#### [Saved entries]

• • •

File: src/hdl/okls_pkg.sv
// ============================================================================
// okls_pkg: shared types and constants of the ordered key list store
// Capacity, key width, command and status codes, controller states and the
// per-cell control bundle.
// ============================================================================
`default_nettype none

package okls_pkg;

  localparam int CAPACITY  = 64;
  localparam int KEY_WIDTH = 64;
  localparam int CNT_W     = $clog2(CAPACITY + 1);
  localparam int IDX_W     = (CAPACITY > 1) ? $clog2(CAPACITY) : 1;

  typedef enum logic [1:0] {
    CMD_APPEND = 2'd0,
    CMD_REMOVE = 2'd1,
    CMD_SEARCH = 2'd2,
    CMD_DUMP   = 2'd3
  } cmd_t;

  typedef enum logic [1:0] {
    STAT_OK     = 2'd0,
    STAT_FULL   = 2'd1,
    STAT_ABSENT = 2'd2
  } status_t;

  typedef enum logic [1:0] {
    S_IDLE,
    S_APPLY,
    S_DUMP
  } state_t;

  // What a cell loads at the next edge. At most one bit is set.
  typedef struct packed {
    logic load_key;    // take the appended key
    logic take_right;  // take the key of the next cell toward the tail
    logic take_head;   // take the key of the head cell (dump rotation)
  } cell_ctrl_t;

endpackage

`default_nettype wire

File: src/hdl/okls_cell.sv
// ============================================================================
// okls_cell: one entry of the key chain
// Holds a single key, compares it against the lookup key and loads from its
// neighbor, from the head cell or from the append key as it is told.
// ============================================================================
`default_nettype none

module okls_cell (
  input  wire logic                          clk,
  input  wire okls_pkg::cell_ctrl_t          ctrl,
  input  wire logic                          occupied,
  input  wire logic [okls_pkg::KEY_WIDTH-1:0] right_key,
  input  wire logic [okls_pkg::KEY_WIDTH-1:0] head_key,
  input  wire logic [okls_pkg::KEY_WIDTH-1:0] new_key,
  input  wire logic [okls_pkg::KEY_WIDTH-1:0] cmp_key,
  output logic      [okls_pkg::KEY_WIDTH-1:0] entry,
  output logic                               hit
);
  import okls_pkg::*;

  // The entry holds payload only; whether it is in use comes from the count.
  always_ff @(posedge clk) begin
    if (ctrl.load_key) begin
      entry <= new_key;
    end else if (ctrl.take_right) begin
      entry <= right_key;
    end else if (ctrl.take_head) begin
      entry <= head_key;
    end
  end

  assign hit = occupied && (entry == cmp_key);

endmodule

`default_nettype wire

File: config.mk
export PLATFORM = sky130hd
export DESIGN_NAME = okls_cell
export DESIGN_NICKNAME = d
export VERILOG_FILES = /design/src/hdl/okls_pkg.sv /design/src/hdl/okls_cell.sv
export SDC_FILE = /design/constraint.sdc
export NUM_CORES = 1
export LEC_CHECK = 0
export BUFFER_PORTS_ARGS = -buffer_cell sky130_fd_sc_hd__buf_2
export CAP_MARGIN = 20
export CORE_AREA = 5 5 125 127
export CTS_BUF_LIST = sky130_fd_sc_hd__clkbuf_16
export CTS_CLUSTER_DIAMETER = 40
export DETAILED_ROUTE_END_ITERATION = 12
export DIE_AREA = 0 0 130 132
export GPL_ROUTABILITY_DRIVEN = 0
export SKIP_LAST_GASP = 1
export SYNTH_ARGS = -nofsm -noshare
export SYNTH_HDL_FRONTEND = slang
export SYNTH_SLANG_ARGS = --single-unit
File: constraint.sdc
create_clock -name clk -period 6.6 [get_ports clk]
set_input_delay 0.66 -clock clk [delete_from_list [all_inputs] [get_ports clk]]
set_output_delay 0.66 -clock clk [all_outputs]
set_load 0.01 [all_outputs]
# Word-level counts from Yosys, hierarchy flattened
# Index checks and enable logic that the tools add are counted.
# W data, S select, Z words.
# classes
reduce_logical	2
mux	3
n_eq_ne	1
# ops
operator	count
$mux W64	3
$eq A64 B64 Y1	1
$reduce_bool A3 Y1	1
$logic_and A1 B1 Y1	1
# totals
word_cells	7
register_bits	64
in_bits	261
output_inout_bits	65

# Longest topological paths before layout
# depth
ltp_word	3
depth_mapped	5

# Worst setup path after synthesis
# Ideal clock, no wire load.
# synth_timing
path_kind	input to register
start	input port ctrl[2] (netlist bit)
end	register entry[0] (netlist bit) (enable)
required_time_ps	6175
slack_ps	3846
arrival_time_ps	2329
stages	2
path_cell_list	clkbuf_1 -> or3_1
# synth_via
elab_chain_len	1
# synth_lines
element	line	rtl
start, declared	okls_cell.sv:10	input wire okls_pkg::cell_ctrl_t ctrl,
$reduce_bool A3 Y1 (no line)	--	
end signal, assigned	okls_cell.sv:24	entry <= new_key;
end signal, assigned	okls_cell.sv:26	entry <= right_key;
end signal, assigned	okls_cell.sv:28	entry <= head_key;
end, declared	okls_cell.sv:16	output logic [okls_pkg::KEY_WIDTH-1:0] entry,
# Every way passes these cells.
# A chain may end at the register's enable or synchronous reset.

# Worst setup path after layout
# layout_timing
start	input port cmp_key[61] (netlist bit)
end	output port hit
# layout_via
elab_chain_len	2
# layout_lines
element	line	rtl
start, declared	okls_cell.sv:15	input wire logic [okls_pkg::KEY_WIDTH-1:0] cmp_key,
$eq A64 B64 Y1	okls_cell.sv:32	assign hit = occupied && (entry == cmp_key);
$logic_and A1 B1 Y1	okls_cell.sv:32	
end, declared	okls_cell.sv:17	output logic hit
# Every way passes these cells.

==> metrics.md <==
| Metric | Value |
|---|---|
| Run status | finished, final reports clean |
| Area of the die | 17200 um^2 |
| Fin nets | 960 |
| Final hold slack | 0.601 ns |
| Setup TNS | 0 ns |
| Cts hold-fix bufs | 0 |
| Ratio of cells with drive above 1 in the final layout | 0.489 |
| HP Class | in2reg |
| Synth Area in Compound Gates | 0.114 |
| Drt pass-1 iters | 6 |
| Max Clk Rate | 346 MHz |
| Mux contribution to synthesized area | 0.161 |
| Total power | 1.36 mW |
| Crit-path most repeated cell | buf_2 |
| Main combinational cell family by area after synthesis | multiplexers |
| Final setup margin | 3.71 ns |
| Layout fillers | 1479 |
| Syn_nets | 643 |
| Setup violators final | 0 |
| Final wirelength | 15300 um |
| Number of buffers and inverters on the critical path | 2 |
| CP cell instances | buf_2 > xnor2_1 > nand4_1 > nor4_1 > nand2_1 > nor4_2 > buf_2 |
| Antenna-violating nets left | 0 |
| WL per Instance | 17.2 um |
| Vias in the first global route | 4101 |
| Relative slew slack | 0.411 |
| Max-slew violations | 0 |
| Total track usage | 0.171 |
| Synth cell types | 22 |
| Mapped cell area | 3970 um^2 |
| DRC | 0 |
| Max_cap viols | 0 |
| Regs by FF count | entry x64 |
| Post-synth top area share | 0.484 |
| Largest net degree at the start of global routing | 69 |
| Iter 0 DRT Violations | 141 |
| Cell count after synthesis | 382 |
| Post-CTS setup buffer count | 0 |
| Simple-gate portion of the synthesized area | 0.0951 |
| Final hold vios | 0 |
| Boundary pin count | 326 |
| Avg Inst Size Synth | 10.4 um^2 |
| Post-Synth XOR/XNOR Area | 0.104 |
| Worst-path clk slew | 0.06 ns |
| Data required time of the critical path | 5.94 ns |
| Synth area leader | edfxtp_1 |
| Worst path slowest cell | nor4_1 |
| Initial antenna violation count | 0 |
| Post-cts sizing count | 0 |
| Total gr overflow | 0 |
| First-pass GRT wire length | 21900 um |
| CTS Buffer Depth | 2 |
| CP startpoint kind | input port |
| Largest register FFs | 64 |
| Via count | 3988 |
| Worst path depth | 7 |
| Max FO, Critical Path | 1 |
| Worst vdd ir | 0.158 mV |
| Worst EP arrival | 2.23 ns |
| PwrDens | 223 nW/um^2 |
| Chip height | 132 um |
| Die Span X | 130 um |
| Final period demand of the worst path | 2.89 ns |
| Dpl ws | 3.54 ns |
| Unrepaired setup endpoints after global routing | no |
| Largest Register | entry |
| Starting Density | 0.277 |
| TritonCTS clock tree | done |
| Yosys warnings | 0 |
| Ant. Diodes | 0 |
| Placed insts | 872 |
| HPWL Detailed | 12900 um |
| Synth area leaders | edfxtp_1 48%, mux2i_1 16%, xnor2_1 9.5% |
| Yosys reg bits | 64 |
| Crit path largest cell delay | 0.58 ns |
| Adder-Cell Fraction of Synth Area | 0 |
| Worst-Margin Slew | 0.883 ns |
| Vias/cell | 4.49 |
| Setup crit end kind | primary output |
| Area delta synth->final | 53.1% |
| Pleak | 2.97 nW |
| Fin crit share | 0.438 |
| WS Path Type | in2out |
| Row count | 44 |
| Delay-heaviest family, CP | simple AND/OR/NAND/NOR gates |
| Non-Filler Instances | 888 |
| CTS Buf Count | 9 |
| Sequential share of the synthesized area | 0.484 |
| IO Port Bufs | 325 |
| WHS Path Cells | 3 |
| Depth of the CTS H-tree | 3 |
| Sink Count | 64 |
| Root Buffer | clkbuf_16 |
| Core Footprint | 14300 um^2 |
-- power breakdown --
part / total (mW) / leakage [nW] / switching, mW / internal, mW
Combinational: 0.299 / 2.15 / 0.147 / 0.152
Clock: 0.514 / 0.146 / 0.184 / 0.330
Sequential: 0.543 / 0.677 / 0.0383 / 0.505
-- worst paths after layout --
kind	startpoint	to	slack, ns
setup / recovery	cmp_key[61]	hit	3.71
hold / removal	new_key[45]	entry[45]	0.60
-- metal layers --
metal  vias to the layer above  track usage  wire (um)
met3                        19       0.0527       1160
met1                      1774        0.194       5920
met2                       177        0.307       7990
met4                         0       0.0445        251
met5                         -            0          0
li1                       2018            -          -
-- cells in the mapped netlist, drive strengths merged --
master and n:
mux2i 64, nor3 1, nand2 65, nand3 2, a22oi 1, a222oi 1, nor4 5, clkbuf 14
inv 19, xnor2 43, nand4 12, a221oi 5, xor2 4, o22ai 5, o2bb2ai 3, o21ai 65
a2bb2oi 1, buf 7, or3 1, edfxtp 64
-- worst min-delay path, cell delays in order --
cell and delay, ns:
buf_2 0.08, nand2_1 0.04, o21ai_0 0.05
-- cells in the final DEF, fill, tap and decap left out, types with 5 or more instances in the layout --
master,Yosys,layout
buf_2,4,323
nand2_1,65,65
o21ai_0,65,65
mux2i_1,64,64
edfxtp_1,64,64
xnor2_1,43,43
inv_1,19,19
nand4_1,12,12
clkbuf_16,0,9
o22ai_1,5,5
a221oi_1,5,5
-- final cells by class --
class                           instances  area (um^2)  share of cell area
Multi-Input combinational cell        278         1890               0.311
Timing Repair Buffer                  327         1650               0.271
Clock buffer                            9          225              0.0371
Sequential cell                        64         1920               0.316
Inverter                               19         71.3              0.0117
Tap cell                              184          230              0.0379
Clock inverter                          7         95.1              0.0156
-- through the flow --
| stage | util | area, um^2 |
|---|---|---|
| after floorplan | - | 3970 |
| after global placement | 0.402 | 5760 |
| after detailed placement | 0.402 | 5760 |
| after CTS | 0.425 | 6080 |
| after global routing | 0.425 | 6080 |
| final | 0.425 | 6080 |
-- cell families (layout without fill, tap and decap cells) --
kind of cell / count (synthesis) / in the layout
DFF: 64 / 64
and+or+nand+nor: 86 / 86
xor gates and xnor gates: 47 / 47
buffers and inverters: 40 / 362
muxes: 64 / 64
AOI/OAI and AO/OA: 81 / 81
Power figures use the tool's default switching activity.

• • •

#### [Task prompt]
The answer must hold exactly the lines of the entries above, from the first line through the line that contains "always_ff @(posedge clk) begin", and no others.

#### [Task output]
File: src/hdl/okls_pkg.sv
// ============================================================================
// okls_pkg: shared types and constants of the ordered key list store
// Capacity, key width, command and status codes, controller states and the
// per-cell control bundle.
// ============================================================================
`default_nettype none

package okls_pkg;

  localparam int CAPACITY  = 64;
  localparam int KEY_WIDTH = 64;
  localparam int CNT_W     = $clog2(CAPACITY + 1);
  localparam int IDX_W     = (CAPACITY > 1) ? $clog2(CAPACITY) : 1;

  typedef enum logic [1:0] {
    CMD_APPEND = 2'd0,
    CMD_REMOVE = 2'd1,
    CMD_SEARCH = 2'd2,
    CMD_DUMP   = 2'd3
  } cmd_t;

  typedef enum logic [1:0] {
    STAT_OK     = 2'd0,
    STAT_FULL   = 2'd1,
    STAT_ABSENT = 2'd2
  } status_t;

  typedef enum logic [1:0] {
    S_IDLE,
    S_APPLY,
    S_DUMP
  } state_t;

  // What a cell loads at the next edge. At most one bit is set.
  typedef struct packed {
    logic load_key;    // take the appended key
    logic take_right;  // take the key of the next cell toward the tail
    logic take_head;   // take the key of the head cell (dump rotation)
  } cell_ctrl_t;

endpackage

`default_nettype wire

File: src/hdl/okls_cell.sv
// ============================================================================
// okls_cell: one entry of the key chain
// Holds a single key, compares it against the lookup key and loads from its
// neighbor, from the head cell or from the append key as it is told.
// ============================================================================
`default_nettype none

module okls_cell (
  input  wire logic                          clk,
  input  wire okls_pkg::cell_ctrl_t          ctrl,
  input  wire logic                          occupied,
  input  wire logic [okls_pkg::KEY_WIDTH-1:0] right_key,
  input  wire logic [okls_pkg::KEY_WIDTH-1:0] head_key,
  input  wire logic [okls_pkg::KEY_WIDTH-1:0] new_key,
  input  wire logic [okls_pkg::KEY_WIDTH-1:0] cmp_key,
  output logic      [okls_pkg::KEY_WIDTH-1:0] entry,
  output logic                               hit
);
  import okls_pkg::*;

  // The entry holds payload only; whether it is in use comes from the count.
  always_ff @(posedge clk) begin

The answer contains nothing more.